For anyone seeking a healthier lifestyle, cutting down sugar is usually near the top of the ‘to do’ list. However, in reality, cutting down on the sweet stuff, or even going completely sugar free, can be easier said than done. In this article, we offer a few tips for those of you who want to phase out or cut out sugar from your daily diet.
Our bodies need energy, and carbohydrates are one valuable source. However, eat too much of certain types of sugar and you run the risk of such unwanted effects as excess weight (and its associated health problems) and tooth decay.
Not all sugar is created equal. There are naturally-occurring sugars that are already present in foods (such as fruit, syrups and milk) and refined sugars, which are added to food during the cooking or manufacturing process. The NHS uses the term ‘free sugar’ to refer to the types we should cut down on. These include refined sugars and those found in such food/drink as fruit juices, smoothies and honey.
So, how much of this ‘free sugar’ should we be aiming for?
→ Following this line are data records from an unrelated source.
From an optimization exercise on the open Yosys and OpenROAD flow, aimed at small area; shortcuts taken in it are not production practice. The RTL was checked by simulation tests, not by an equivalence proof against the original design. Power is estimated from default activity; no workload was simulated. The flow treats the clock pin as an ideal source, which a real chip does not have.

==> v29: inputs <==
==> flow/design.v <==
module thr_maj (input wire a, input wire b, input wire c, output wire y);
    assign y = (a & b) | (a & c) | (b & c);
endmodule
module thr_inv (input wire a, output wire y);
    assign y = ~a;
endmodule
module thr_nand2 (input wire a, input wire b, output wire y);
    assign y = ~(a & b);
endmodule
module thr_nand3 (input wire a, input wire b, input wire c, output wire y);
    assign y = ~(a & b & c);
endmodule
module thr_nand4 (input wire a, input wire b, input wire c, input wire d, output wire y);
    assign y = ~(a & b & c & d);
endmodule
module thr_nor2 (input wire a, input wire b, output wire y);
    assign y = ~(a | b);
endmodule
module thr_and2 (input wire a, input wire b, output wire y);
    assign y = a & b;
endmodule
module thr_and3 (input wire a, input wire b, input wire c, output wire y);
    assign y = a & b & c;
endmodule
module thr_and4 (input wire a, input wire b, input wire c, input wire d, output wire y);
    assign y = a & b & c & d;
endmodule
module thr_or3 (input wire a, input wire b, input wire c, output wire y);
    assign y = a | b | c;
endmodule
module thr_xor2 (input wire a, input wire b, output wire y);
    assign y = a ^ b;
endmodule
module thr_xnor2 (input wire a, input wire b, output wire y);
    assign y = ~(a ^ b);
endmodule
module thr_o21ai (input wire a, input wire b, input wire c, output wire y);
    assign y = ~((a | b) & c);
endmodule
module thr_a21o (input wire a, input wire b, input wire c, output wire y);
    assign y = (a & b) | c;
endmodule
module thr_a22o (input wire a, input wire b, input wire c, input wire d, output wire y);
    assign y = (a & b) | (c & d);
endmodule
module thr_mux2i (input wire a, input wire b, input wire s, output wire y);
    assign y = ~(s ? b : a);
endmodule
module thr_hold (input wire wen, input wire cn, input wire q, output wire d);
    wire t;
    thr_nand2 u_t (.a(wen), .b(q), .y(t));
    thr_o21ai u_d (.a(wen), .b(cn), .c(t), .y(d));
endmodule
What follows belongs to an exercise in optimizing a design on an open flow for small area, a short achievable clock period and few clock cycles; a production flow would make more cautious choices. Power figures rest on the tool's default switching activity, not on a simulated workload.

## job 101
==> flow/design.v <==
module glk_scrambler (
    input  wire        clk,
    input  wire        step,       
    input  wire        load,       
    input  wire [57:0] seed,
    output wire [9:0]  ks          
);
    reg  [57:0] state;
    wire [57:0] cur = load ? seed : state;
    assign ks = cur[57:48] ^ cur[38:29];
    always @(posedge clk)
        if (step)
            state <= {cur[47:0], ks};
endmodule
Well, official guidance suggests no more than 30g per day, making up no more than 5% of your daily energy intake (i.e. the percentage of calories you consume).
If you want to start cutting down your free sugar intake, here are a few things to try:
Maple syrup, stevia, honey and agave syrup are a few popular alternatives to refined sugar. You can incorporate these into your diet and food prep. For example, try replacing sugary shop-bought yoghurts with plain unsweetened yogurt and honey. As the NHS lumps these types of sugar in with refined sugar, you should consume them sparingly. However, if you are looking to reduce or phase out refined sugar, they can form part of a balanced diet.
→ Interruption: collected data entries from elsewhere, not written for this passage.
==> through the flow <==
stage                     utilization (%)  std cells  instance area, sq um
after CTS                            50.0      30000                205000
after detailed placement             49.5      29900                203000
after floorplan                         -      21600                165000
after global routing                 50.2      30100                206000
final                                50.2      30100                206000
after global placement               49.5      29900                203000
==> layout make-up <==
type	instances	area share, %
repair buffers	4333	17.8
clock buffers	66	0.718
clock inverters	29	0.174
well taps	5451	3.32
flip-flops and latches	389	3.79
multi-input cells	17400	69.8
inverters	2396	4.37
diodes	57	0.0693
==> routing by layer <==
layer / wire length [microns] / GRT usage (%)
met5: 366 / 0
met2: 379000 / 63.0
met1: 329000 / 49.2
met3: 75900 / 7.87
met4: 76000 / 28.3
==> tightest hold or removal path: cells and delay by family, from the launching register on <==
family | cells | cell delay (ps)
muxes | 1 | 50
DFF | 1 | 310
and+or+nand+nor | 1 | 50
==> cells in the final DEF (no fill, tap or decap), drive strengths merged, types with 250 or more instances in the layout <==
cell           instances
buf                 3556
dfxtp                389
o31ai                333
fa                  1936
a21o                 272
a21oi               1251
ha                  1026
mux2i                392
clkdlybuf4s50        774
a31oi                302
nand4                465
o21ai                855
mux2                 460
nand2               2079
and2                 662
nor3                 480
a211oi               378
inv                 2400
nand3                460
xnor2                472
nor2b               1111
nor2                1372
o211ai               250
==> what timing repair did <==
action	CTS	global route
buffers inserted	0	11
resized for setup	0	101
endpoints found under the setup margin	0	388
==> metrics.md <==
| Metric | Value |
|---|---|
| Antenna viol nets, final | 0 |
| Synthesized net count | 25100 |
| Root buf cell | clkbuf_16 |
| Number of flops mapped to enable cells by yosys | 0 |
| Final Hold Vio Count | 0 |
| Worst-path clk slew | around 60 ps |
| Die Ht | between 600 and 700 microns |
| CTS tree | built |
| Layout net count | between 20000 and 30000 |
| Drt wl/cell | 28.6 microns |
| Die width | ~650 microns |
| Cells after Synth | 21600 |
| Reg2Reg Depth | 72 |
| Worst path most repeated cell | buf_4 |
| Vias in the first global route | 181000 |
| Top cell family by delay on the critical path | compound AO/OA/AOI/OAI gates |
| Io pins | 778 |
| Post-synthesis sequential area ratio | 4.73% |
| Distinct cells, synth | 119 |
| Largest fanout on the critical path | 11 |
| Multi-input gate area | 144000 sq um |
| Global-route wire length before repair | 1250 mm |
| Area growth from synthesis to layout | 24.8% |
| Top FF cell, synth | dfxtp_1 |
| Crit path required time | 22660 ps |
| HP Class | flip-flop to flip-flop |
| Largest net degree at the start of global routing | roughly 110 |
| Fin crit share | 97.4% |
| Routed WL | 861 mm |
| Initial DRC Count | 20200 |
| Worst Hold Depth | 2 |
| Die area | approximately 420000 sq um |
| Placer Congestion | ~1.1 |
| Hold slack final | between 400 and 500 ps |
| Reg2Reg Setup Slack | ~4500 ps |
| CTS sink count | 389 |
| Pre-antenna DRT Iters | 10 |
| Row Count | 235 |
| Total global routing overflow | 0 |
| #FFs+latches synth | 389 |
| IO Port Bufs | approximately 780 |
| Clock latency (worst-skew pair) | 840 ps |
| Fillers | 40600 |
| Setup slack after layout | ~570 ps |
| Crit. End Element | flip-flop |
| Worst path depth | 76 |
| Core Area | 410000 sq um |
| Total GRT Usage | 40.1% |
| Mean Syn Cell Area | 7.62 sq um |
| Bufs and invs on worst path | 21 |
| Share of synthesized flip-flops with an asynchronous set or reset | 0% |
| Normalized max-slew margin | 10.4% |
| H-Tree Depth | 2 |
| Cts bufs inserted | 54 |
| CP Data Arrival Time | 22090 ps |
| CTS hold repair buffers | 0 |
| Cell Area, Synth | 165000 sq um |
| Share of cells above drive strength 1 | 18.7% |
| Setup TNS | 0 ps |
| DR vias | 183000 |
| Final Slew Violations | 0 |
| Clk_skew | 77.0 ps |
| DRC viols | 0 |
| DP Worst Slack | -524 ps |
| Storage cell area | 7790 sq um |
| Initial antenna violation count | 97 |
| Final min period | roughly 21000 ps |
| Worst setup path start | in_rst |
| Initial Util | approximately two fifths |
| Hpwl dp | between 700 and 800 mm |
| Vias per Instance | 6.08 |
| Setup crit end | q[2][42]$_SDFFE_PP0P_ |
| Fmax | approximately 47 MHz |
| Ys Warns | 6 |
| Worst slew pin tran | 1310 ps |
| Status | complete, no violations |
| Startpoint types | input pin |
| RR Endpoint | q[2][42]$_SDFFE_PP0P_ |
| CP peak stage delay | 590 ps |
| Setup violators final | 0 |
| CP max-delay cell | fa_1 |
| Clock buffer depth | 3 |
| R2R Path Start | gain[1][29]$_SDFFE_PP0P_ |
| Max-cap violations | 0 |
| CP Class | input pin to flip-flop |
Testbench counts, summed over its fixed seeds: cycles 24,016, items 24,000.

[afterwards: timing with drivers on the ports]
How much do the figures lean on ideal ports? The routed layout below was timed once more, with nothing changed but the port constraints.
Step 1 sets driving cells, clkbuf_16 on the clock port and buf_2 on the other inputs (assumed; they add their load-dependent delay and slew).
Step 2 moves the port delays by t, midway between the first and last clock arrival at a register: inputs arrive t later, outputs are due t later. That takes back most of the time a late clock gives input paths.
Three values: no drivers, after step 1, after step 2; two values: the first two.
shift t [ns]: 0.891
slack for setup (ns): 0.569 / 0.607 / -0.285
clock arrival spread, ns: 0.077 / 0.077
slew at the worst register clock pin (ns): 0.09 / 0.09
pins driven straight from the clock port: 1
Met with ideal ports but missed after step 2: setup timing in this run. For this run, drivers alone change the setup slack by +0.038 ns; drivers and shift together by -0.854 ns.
This design comes from an exercise in tuning for small area on the open sky130 flow, not from production work.
The RTL was checked by simulation tests, not by an equivalence proof against the original design.
Power and IR drop assume default switching activity.

==> 07-12: inputs <==
==> flow/design.v <==
module elk_rd (
    input  wire [9:0] code,
    input  wire       rd,
    output wire       rd6,
    output wire       rd_out
);
    reg [1:0] c6;    
    reg [1:0] c4;
    always @(*) begin
        case (code[9:4])
            6'b000111: c6 = 2'b10;
            6'b111000: c6 = 2'b01;
            6'b000000, 6'b000001, 6'b000010, 6'b000100, 6'b001000, 6'b010000, 6'b100000,
            6'b000011, 6'b000101, 6'b000110, 6'b001001, 6'b001010, 6'b001100,
            6'b010001, 6'b010010, 6'b010100, 6'b011000, 6'b100001, 6'b100010,
            6'b100100, 6'b101000, 6'b110000: c6 = 2'b01;
            6'b001011, 6'b001101, 6'b001110, 6'b010011, 6'b010101, 6'b010110,
            6'b011001, 6'b011010, 6'b011100, 6'b100011, 6'b100101, 6'b100110,
            6'b101001, 6'b101010, 6'b101100, 6'b110001, 6'b110010, 6'b110100: c6 = 2'b00;
            default: c6 = 2'b10;
        endcase
        case (code[3:0])
            4'b0011: c4 = 2'b10;
            4'b1100: c4 = 2'b01;
            4'b0000, 4'b0001, 4'b0010, 4'b0100, 4'b1000: c4 = 2'b01;
            4'b0101, 4'b0110, 4'b1001, 4'b1010: c4 = 2'b00;
            default: c4 = 2'b10;
        endcase
    end
    assign rd6    = c6[1] | (rd & ~c6[0]);
    assign rd_out = c4[1] | (rd6 & ~c4[0]);
endmodule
Some foods are obviously sugary. However, ready meals, soups, crisps, peanut butter and pasta sauces are just some examples of foods that do not need sugar, but to which it is routinely added. Check the label and look at how high sugar appears in the ingredients list. Most prepared foods also contain a ‘per 100g’ column in the nutritional content list. Use this to work out the sugar content as a percentage. For example, if something contains 20g of sugars per 100g, that means it is 20% sugar.
When cutting down sugar, it is important to take a realistic look at your daily diet and see where you can reduce your intake of the sweet stuff. Substitutes you could consider include:
- dark chocolate for milk chocolate
- herbal teas for normal tea or coffee with added sugar
- porridge or sugar-free muesli with fresh fruit for sugary cereal
- sparkling water with a dash of fruit juice or no-added-sugar squash for fizzy drinks
- low fat soft cheese or sugar-free peanut (or other nut) butter for jam or chocolate spread
Snacking doesn’t have to be a sugar minefield. There are now brands out there that offer sugar-free snack bars that use natural sugars and can satiate a sweet craving. You can also opt for fruit and raw vegetables. However, be careful not to replace sugar with something equally unhealthy. So, choose unsalted nuts rather than a handful of dry roasted peanuts!
Eliminating sugar has lots of health benefits, including helping you to shift excess pounds, mellow out mood swings and improve your skin, so it may be something to consider. When people talk about going sugar free, they usually mean cutting out all refined sugars. Along with obvious candidates (cakes, biscuits and fizzy drinks, etc.), this means certain processed foods, as well as things like white bread and flour.
If cutting down on sugar is not enough and you want to eliminate it from your diet, here are a few tips:
- Healthy fats, such as those found in avocados, nuts and salmon, can make you feel fuller for longer so can help ward off sugar cravings.
- Enjoy a variety of fruits; as well as satisfying a sweet tooth, they help you get a good supply of vitamins, minerals and fibre.
- Plan ahead to ensure you have plenty of sugar-free snacks and meal options to hand.
- If you have a heavy sugar habit, be prepared to feel a bit rough for a few days; this should soon lift to leave you feeling much better.
- A few days of detox can help you kickstart your sugar-free regime.
Finally, if the effect of sugar on your teeth is a concern, here are some tips to minimise any damage:
- Stay away from ‘sucking’ sweets as these keep sugar in contact with your teeth over a prolonged period of time.
- Practice good dental hygiene but wait an hour after eating or drinking something sugary before brushing to prevent spreading the resulting acid around your mouth.
- Use a straw when drinking fruit juices and sugary drinks, so the liquid doesn’t ‘wash over’ your teeth.
- Sip plain water throughout the day to help neutralise any acids that build up in your mouth.
- Go for regular dental check-ups so you can nip any decay or gum disease in the bud.